Required action
Exact reproduction required: the lines below from the line with "set_input_delay 1.2340 -clock" to the line with "core_utilization: 69", both ends included, and no others.
******
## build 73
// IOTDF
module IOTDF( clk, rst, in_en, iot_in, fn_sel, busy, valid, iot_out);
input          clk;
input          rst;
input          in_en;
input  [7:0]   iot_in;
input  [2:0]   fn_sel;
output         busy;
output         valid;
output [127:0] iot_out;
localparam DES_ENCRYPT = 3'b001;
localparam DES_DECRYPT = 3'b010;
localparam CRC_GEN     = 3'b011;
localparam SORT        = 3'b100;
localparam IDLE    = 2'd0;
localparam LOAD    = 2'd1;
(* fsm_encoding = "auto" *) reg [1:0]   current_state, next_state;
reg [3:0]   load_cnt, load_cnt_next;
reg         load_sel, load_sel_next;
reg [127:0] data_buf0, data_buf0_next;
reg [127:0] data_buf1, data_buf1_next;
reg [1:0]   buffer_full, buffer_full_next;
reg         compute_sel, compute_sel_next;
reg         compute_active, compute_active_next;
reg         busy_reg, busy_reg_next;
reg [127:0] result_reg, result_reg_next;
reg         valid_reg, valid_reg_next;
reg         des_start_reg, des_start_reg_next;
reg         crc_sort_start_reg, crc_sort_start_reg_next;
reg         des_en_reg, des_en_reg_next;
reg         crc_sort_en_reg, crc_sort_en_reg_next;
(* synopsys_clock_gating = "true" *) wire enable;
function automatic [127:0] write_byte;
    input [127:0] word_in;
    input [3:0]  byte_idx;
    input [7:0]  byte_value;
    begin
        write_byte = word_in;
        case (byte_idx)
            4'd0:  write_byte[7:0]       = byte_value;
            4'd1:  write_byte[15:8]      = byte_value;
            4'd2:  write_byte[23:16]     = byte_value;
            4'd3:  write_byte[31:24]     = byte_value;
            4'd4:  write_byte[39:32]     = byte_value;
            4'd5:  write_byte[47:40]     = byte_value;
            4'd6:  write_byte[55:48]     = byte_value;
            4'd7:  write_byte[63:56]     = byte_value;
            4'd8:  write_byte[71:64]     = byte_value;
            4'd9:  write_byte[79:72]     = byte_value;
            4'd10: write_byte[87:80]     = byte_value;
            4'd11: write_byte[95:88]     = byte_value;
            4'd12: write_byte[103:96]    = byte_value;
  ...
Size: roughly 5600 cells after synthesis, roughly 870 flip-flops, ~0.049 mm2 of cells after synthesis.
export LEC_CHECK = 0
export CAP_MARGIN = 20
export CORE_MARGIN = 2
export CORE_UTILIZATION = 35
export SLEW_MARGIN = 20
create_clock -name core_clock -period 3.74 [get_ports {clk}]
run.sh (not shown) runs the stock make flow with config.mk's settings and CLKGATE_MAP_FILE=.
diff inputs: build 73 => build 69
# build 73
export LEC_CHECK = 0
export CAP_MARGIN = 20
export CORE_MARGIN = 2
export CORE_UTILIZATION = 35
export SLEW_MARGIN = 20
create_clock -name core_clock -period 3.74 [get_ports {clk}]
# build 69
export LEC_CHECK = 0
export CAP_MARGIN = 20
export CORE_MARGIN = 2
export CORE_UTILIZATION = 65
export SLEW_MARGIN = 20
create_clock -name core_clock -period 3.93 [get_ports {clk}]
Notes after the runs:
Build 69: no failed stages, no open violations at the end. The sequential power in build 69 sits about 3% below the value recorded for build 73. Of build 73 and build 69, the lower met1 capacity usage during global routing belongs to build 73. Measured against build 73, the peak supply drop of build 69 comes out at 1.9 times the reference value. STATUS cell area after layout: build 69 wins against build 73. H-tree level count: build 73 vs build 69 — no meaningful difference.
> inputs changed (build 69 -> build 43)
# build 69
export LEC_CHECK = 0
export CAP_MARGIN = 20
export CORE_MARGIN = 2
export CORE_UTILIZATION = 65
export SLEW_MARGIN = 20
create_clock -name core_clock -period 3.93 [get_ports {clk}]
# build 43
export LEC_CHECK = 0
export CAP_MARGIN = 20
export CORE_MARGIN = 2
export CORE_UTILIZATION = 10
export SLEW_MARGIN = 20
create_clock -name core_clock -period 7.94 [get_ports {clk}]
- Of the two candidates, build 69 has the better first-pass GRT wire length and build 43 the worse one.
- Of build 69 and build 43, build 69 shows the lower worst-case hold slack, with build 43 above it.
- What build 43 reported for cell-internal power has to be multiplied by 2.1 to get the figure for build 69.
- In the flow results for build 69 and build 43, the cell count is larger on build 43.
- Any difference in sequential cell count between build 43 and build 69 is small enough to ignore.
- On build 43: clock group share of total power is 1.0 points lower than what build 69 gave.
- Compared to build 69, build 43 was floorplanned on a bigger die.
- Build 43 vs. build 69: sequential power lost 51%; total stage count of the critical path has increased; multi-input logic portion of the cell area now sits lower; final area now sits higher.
******
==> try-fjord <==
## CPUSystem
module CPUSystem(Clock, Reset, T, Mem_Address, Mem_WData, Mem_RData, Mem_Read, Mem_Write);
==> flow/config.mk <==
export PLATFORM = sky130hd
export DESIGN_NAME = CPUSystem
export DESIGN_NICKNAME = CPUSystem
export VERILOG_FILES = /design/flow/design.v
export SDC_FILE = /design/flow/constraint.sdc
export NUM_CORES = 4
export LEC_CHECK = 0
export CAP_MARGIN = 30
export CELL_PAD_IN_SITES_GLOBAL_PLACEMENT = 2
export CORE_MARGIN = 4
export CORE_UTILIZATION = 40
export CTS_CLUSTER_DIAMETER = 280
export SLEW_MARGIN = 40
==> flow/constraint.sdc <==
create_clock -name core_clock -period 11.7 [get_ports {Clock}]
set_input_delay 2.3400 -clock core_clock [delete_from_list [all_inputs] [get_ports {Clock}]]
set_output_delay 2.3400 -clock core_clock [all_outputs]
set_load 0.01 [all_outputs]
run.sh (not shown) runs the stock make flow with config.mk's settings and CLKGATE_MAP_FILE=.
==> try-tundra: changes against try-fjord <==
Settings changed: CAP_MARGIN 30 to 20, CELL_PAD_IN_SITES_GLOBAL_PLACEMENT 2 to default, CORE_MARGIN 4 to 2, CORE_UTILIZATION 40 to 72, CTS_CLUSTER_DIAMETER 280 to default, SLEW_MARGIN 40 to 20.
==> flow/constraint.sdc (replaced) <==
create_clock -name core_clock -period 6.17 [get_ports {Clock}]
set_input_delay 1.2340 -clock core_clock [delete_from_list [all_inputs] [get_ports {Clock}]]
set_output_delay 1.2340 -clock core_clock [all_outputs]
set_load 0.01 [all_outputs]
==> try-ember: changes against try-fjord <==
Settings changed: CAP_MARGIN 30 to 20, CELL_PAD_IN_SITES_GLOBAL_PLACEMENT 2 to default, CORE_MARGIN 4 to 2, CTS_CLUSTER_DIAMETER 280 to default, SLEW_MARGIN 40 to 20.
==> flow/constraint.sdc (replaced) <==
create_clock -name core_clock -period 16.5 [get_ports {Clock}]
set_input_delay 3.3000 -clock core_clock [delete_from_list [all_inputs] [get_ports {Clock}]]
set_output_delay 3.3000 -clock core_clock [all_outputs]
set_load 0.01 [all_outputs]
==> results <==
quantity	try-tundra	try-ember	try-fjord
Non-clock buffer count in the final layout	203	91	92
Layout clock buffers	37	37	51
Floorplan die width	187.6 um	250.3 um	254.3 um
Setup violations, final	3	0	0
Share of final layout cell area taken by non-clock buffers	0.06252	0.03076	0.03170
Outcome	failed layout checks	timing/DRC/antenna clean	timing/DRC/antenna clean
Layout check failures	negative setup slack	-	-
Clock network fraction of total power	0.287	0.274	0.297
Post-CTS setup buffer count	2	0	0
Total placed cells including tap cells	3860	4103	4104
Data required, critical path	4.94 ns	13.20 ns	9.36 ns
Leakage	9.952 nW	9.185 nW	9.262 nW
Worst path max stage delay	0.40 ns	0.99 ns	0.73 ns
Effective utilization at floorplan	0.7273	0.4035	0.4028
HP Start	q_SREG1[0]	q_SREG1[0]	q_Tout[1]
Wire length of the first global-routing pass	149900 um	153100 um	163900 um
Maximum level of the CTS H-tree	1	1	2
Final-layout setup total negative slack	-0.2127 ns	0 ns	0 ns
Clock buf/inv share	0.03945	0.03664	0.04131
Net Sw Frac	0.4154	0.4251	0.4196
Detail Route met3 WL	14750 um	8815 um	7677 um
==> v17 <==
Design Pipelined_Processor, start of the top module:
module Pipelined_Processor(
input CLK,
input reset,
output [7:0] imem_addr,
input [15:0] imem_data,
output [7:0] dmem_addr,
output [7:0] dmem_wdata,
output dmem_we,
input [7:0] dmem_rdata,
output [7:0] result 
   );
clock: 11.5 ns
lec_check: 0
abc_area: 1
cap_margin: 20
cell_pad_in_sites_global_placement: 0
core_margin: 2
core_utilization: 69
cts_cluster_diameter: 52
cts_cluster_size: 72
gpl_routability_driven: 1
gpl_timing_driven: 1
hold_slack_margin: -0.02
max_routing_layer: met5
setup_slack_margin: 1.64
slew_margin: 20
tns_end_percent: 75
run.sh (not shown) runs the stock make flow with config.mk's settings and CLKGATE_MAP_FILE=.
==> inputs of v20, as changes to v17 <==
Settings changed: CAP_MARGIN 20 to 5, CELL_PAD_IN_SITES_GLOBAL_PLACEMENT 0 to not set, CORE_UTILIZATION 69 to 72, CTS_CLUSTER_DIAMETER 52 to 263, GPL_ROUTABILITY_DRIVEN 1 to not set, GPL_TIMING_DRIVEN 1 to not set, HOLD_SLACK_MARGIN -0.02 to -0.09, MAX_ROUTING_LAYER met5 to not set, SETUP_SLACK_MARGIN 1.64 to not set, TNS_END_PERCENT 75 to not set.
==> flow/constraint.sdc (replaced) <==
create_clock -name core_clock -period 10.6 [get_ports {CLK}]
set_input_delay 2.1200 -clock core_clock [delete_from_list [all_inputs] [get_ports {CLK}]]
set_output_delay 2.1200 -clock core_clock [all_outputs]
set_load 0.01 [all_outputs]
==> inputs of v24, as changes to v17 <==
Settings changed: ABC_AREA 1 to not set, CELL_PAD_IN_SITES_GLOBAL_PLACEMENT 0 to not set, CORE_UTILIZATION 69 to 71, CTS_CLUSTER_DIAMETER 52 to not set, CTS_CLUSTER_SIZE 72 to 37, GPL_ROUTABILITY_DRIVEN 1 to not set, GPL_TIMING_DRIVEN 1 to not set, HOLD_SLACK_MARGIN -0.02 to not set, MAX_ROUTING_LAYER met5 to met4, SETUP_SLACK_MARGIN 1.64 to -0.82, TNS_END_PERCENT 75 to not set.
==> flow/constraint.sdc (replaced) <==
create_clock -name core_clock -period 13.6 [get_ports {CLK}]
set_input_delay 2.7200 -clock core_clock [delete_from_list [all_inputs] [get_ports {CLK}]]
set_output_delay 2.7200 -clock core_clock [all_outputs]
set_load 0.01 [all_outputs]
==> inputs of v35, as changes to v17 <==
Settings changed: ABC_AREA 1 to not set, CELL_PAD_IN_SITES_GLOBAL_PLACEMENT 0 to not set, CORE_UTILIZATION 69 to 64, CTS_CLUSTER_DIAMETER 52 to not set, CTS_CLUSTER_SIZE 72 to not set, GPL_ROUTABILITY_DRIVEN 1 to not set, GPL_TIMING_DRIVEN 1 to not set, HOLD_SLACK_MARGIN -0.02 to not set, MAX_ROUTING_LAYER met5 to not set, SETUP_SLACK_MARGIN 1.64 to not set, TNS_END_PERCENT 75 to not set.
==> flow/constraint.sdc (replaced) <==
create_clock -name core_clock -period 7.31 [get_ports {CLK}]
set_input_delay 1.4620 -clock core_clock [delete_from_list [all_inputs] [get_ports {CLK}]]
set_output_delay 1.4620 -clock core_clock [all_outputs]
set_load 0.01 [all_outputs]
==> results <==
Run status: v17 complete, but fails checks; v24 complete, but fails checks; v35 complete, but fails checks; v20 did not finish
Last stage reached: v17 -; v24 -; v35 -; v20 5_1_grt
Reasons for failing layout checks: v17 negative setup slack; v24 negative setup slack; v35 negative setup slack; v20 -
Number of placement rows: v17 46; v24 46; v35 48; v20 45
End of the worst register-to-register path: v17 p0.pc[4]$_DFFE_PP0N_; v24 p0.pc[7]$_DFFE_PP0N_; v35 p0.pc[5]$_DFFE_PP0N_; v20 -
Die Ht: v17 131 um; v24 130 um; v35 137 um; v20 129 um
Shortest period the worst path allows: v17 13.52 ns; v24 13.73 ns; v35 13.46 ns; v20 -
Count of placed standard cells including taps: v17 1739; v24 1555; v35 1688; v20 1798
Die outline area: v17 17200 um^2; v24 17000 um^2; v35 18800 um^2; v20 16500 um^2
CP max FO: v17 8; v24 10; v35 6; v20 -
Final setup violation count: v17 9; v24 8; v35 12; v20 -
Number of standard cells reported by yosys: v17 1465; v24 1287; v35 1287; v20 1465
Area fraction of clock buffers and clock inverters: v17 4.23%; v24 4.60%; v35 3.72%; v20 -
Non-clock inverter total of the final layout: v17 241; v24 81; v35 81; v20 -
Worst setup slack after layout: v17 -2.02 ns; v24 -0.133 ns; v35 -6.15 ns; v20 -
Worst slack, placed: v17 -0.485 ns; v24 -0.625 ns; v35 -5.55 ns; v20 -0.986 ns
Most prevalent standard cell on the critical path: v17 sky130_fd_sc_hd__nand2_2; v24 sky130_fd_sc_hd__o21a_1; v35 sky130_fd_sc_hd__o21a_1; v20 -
******
Solution
set_input_delay 1.2340 -clock core_clock [delete_from_list [all_inputs] [get_ports {Clock}]]
set_output_delay 1.2340 -clock core_clock [all_outputs]
set_load 0.01 [all_outputs]
==> try-ember: changes against try-fjord <==
Settings changed: CAP_MARGIN 30 to 20, CELL_PAD_IN_SITES_GLOBAL_PLACEMENT 2 to default, CORE_MARGIN 4 to 2, CTS_CLUSTER_DIAMETER 280 to default, SLEW_MARGIN 40 to 20.
==> flow/constraint.sdc (replaced) <==
create_clock -name core_clock -period 16.5 [get_ports {Clock}]
set_input_delay 3.3000 -clock core_clock [delete_from_list [all_inputs] [get_ports {Clock}]]
set_output_delay 3.3000 -clock core_clock [all_outputs]
set_load 0.01 [all_outputs]
==> results <==
quantity	try-tundra	try-ember	try-fjord
Non-clock buffer count in the final layout	203	91	92
Layout clock buffers	37	37	51
Floorplan die width	187.6 um	250.3 um	254.3 um
Setup violations, final	3	0	0
Share of final layout cell area taken by non-clock buffers	0.06252	0.03076	0.03170
Outcome	failed layout checks	timing/DRC/antenna clean	timing/DRC/antenna clean
Layout check failures	negative setup slack	-	-
Clock network fraction of total power	0.287	0.274	0.297
Post-CTS setup buffer count	2	0	0
Total placed cells including tap cells	3860	4103	4104
Data required, critical path	4.94 ns	13.20 ns	9.36 ns
Leakage	9.952 nW	9.185 nW	9.262 nW
Worst path max stage delay	0.40 ns	0.99 ns	0.73 ns
Effective utilization at floorplan	0.7273	0.4035	0.4028
HP Start	q_SREG1[0]	q_SREG1[0]	q_Tout[1]
Wire length of the first global-routing pass	149900 um	153100 um	163900 um
Maximum level of the CTS H-tree	1	1	2
Final-layout setup total negative slack	-0.2127 ns	0 ns	0 ns
Clock buf/inv share	0.03945	0.03664	0.04131
Net Sw Frac	0.4154	0.4251	0.4196
Detail Route met3 WL	14750 um	8815 um	7677 um
==> v17 <==
Design Pipelined_Processor, start of the top module:
module Pipelined_Processor(
input CLK,
input reset,
output [7:0] imem_addr,
input [15:0] imem_data,
output [7:0] dmem_addr,
output [7:0] dmem_wdata,
output dmem_we,
input [7:0] dmem_rdata,
output [7:0] result 
   );
clock: 11.5 ns
lec_check: 0
abc_area: 1
cap_margin: 20
cell_pad_in_sites_global_placement: 0
core_margin: 2
core_utilization: 69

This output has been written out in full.